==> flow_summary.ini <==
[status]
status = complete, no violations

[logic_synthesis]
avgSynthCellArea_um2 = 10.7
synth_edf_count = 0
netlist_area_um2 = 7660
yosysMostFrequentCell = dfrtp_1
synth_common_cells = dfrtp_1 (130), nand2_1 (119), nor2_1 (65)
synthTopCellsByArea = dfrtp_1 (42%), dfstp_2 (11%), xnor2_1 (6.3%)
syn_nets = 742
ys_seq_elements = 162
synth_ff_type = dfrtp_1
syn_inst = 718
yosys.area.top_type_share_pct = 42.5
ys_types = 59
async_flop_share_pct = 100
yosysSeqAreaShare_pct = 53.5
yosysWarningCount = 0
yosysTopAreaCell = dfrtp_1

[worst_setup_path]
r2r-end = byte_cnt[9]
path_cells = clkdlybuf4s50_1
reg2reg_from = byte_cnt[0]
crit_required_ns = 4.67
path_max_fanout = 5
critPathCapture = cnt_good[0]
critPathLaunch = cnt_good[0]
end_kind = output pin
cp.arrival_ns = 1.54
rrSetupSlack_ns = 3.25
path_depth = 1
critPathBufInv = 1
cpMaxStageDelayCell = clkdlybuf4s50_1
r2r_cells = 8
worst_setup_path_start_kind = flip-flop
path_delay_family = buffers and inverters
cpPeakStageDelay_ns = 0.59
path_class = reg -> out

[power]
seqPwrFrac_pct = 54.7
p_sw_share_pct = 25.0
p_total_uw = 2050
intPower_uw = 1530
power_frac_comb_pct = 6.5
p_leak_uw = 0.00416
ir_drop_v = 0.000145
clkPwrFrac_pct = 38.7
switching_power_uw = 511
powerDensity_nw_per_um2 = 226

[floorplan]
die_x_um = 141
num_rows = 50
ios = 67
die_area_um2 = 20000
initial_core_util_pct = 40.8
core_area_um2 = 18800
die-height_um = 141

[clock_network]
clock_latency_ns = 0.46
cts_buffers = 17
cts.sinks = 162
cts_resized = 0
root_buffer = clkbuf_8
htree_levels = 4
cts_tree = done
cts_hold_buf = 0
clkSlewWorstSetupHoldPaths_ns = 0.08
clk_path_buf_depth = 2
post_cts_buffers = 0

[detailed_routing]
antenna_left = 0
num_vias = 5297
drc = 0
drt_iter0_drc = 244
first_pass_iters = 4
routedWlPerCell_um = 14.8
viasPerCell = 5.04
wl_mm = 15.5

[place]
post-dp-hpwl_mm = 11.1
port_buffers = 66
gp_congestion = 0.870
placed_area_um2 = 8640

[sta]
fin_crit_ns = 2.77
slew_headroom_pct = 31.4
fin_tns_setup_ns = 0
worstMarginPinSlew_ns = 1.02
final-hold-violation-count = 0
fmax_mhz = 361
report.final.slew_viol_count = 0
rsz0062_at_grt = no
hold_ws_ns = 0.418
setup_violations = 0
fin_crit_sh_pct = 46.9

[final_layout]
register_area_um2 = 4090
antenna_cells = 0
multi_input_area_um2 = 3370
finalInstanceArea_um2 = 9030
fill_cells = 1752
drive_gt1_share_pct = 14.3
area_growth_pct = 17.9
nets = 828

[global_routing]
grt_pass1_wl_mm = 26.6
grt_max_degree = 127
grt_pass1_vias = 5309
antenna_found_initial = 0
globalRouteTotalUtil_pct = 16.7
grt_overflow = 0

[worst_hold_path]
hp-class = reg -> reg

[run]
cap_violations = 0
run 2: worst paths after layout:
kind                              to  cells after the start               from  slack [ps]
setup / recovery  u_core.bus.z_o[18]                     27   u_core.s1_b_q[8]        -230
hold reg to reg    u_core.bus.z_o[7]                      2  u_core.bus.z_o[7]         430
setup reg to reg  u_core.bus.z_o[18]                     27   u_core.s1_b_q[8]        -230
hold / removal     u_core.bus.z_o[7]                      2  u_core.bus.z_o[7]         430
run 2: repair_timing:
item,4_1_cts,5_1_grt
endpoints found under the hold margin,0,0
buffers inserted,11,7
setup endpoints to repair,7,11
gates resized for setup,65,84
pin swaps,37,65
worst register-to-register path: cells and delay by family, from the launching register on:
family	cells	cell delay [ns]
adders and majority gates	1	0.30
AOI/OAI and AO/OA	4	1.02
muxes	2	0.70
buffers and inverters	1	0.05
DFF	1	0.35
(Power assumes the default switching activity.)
<file path="src/rtl/vga_scan_if.sv">
// rtl/vga_scan_if.sv - framebuffer, palette and VGA pin bundle for the scan-out stage
interface vga_scan_if #(
    parameter int ADDR_W = 19
);
    logic [ADDR_W-1:0] fb_addr;
    logic              fb_ren;
    logic [7:0]        fb_data;
    logic [7:0]        pal_addr;
    logic [11:0]       pal_color;
    logic [3:0]        vga_r;
    logic [3:0]        vga_g;
    logic [3:0]        vga_b;
    logic              vga_hsync;
    logic              vga_vsync;
    logic              frame_start;
    logic              in_vblank;

    modport master (
        output fb_addr, fb_ren, pal_addr,
        output vga_r, vga_g, vga_b, vga_hsync, vga_vsync,
        output frame_start, in_vblank,
        input  fb_data, pal_color
    );

    modport slave (
        input  fb_addr, fb_ren, pal_addr,
        input  vga_r, vga_g, vga_b, vga_hsync, vga_vsync,
        input  frame_start, in_vblank,
        output fb_data, pal_color
    );
endinterface

</file>
<file path="src/rtl/vga_scan_ctrl.sv">
// rtl/vga_scan_ctrl.sv - VGA timing counters with a 2-tick fetch/palette/pin pipeline
module vga_scan_ctrl #(
    parameter int H_ACTIVE = 640,
    parameter int H_FP     = 16,
    parameter int H_SYNC   = 96,
    parameter int H_BP     = 48,
    parameter int V_ACTIVE = 480,
    parameter int V_FP     = 10,
    parameter int V_SYNC   = 2,
    parameter int V_BP     = 33,
    parameter int CLK_DIV  = 4,
    parameter bit SYNC_POL = 1'b0,
    parameter int ADDR_W   = 19
) (
    input  logic      clk,
    input  logic      rst,
    vga_scan_if.master bus
);
    localparam int H_TOTAL = H_ACTIVE + H_FP + H_SYNC + H_BP;
    localparam int V_TOTAL = V_ACTIVE + V_FP + V_SYNC + V_BP;
    localparam int HW      = $clog2(H_TOTAL);
    localparam int VW      = $clog2(V_TOTAL);
    localparam int DW      = (CLK_DIV > 1) ? $clog2(CLK_DIV) : 1;

    localparam logic [HW-1:0] H_LAST  = HW'(H_TOTAL - 1);
    localparam logic [HW-1:0] H_ACT_L = HW'(H_ACTIVE);
    localparam logic [HW-1:0] HS_BEG  = HW'(H_ACTIVE + H_FP);
    localparam logic [HW-1:0] HS_END  = HW'(H_ACTIVE + H_FP + H_SYNC);
    localparam logic [VW-1:0] V_LAST  = VW'(V_TOTAL - 1);
    localparam logic [VW-1:0] V_ACT_L = VW'(V_ACTIVE);
    localparam logic [VW-1:0] VS_BEG  = VW'(V_ACTIVE + V_FP);
    localparam logic [VW-1:0] VS_END  = VW'(V_ACTIVE + V_FP + V_SYNC);
    localparam logic [DW-1:0] DIV_LAST = DW'(CLK_DIV - 1);
    localparam logic [31:0]   H_ACT_32 = 32'(H_ACTIVE);

    logic [DW-1:0] div_cnt;
    logic [HW-1:0] h_cnt;
    logic [VW-1:0] v_cnt;
    logic          pix_en;
    logic          h_wrap;
    logic          v_wrap;

    logic          active0;
    logic          hs0;
    logic          vs0;
    logic [31:0]   addr_full;

    logic [7:0]    idx_reg;
    logic          active1;
    logic          hs1;
    logic          vs1;
    logic [11:0]   rgb_q;
    logic          hsync_q;
    logic          vsync_q;
    logic          frame_q;

    assign pix_en = (div_cnt == DIV_LAST);
    assign h_wrap = (h_cnt == H_LAST);
    assign v_wrap = (v_cnt == V_LAST);

    always_ff @(posedge clk or posedge rst) begin
        if (rst) begin
            div_cnt <= '0;
            h_cnt   <= '0;
            v_cnt   <= '0;
        end else begin
            div_cnt <= pix_en ? '0 : div_cnt + 1'b1;
            if (pix_en) begin
                if (h_wrap) begin
                    h_cnt <= '0;
                    v_cnt <= v_wrap ? '0 : v_cnt + 1'b1;
                end else begin
                    h_cnt <= h_cnt + 1'b1;
                end
            end
        end
    end

    // Stage 0: address and sync decode straight from the counters
    assign active0   = (h_cnt < H_ACT_L) && (v_cnt < V_ACT_L);
    assign hs0       = (h_cnt >= HS_BEG) && (h_cnt < HS_END);
    assign vs0       = (v_cnt >= VS_BEG) && (v_cnt < VS_END);
    assign addr_full = 32'(v_cnt) * H_ACT_32 + 32'(h_cnt);

    assign bus.fb_addr   = active0 ? addr_full[ADDR_W-1:0] : '0;
    assign bus.fb_ren    = active0;
    assign bus.in_vblank = (v_cnt >= V_ACT_L);

    // Stages 1 and 2: sync bits travel alongside the pixel so the pins stay aligned
    always_ff @(posedge clk or posedge rst) begin
        if (rst) begin
            idx_reg <= '0;
            active1 <= 1'b0;
            hs1     <= 1'b0;
            vs1     <= 1'b0;
            rgb_q   <= '0;
            hsync_q <= ~SYNC_POL;
            vsync_q <= ~SYNC_POL;
            frame_q <= 1'b0;
        end else begin
            frame_q <= pix_en && h_wrap && v_wrap;
            if (pix_en) begin
                idx_reg <= bus.fb_data;
                active1 <= active0;
                hs1     <= hs0;
                vs1     <= vs0;
                rgb_q   <= active1 ? bus.pal_color : 12'h000;
                hsync_q <= hs1 ? SYNC_POL : ~SYNC_POL;
                vsync_q <= vs1 ? SYNC_POL : ~SYNC_POL;
            end
        end
    end

    assign bus.pal_addr    = idx_reg;
    assign bus.vga_r       = rgb_q[11:8];
    assign bus.vga_g       = rgb_q[7:4];
    assign bus.vga_b       = rgb_q[3:0];
    assign bus.vga_hsync   = hsync_q;
    assign bus.vga_vsync   = vsync_q;
    assign bus.frame_start = frame_q;
endmodule

</file>
<file path="src/flat_wrapper.sv">
// flat-port wrapper written by rule: the top's interface ports become plain ports
module vga_scan_ctrl_flat 
#(
    parameter int H_ACTIVE = 640,
    parameter int H_FP     = 16,
    parameter int H_SYNC   = 96,
    parameter int H_BP     = 48,
    parameter int V_ACTIVE = 480,
    parameter int V_FP     = 10,
    parameter int V_SYNC   = 2,
    parameter int V_BP     = 33,
    parameter int CLK_DIV  = 4,
    parameter bit SYNC_POL = 1'b0,
    parameter int ADDR_W   = 19
)
  (clk, rst, bus_fb_addr, bus_fb_ren, bus_pal_addr, bus_vga_r, bus_vga_g, bus_vga_b, bus_vga_hsync, bus_vga_vsync, bus_frame_start, bus_in_vblank, bus_fb_data, bus_pal_color);
  vga_scan_if #(.ADDR_W(ADDR_W)) bus_i ();
  input  logic clk;
  input  logic rst;
  output wire logic [$bits(bus_i.fb_addr)-1:0] bus_fb_addr;
  output wire logic [$bits(bus_i.fb_ren)-1:0] bus_fb_ren;
  output wire logic [$bits(bus_i.pal_addr)-1:0] bus_pal_addr;
  output wire logic [$bits(bus_i.vga_r)-1:0] bus_vga_r;
  output wire logic [$bits(bus_i.vga_g)-1:0] bus_vga_g;
  output wire logic [$bits(bus_i.vga_b)-1:0] bus_vga_b;
  output wire logic [$bits(bus_i.vga_hsync)-1:0] bus_vga_hsync;
  output wire logic [$bits(bus_i.vga_vsync)-1:0] bus_vga_vsync;
  output wire logic [$bits(bus_i.frame_start)-1:0] bus_frame_start;
  output wire logic [$bits(bus_i.in_vblank)-1:0] bus_in_vblank;
  input wire logic [$bits(bus_i.fb_data)-1:0] bus_fb_data;
  input wire logic [$bits(bus_i.pal_color)-1:0] bus_pal_color;
  assign bus_fb_addr = bus_i.fb_addr;
  assign bus_fb_ren = bus_i.fb_ren;
  assign bus_pal_addr = bus_i.pal_addr;
  assign bus_vga_r = bus_i.vga_r;
  assign bus_vga_g = bus_i.vga_g;
  assign bus_vga_b = bus_i.vga_b;
  assign bus_vga_hsync = bus_i.vga_hsync;
  assign bus_vga_vsync = bus_i.vga_vsync;
  assign bus_frame_start = bus_i.frame_start;
  assign bus_in_vblank = bus_i.in_vblank;
  assign bus_i.fb_data = bus_fb_data;
  assign bus_i.pal_color = bus_pal_color;
  vga_scan_ctrl #(.H_ACTIVE(H_ACTIVE), .H_FP(H_FP), .H_SYNC(H_SYNC), .H_BP(H_BP), .V_ACTIVE(V_ACTIVE), .V_FP(V_FP), .V_SYNC(V_SYNC), .V_BP(V_BP), .CLK_DIV(CLK_DIV), .SYNC_POL(SYNC_POL), .ADDR_W(ADDR_W)) u_core (.clk(clk), .rst(rst), .bus(bus_i));
endmodule
</file>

★ ★ ★ ★ ★

### TRY IT
Say how many lines above include "inverters". The number alone is the answer.

### TASK RESPONSE
2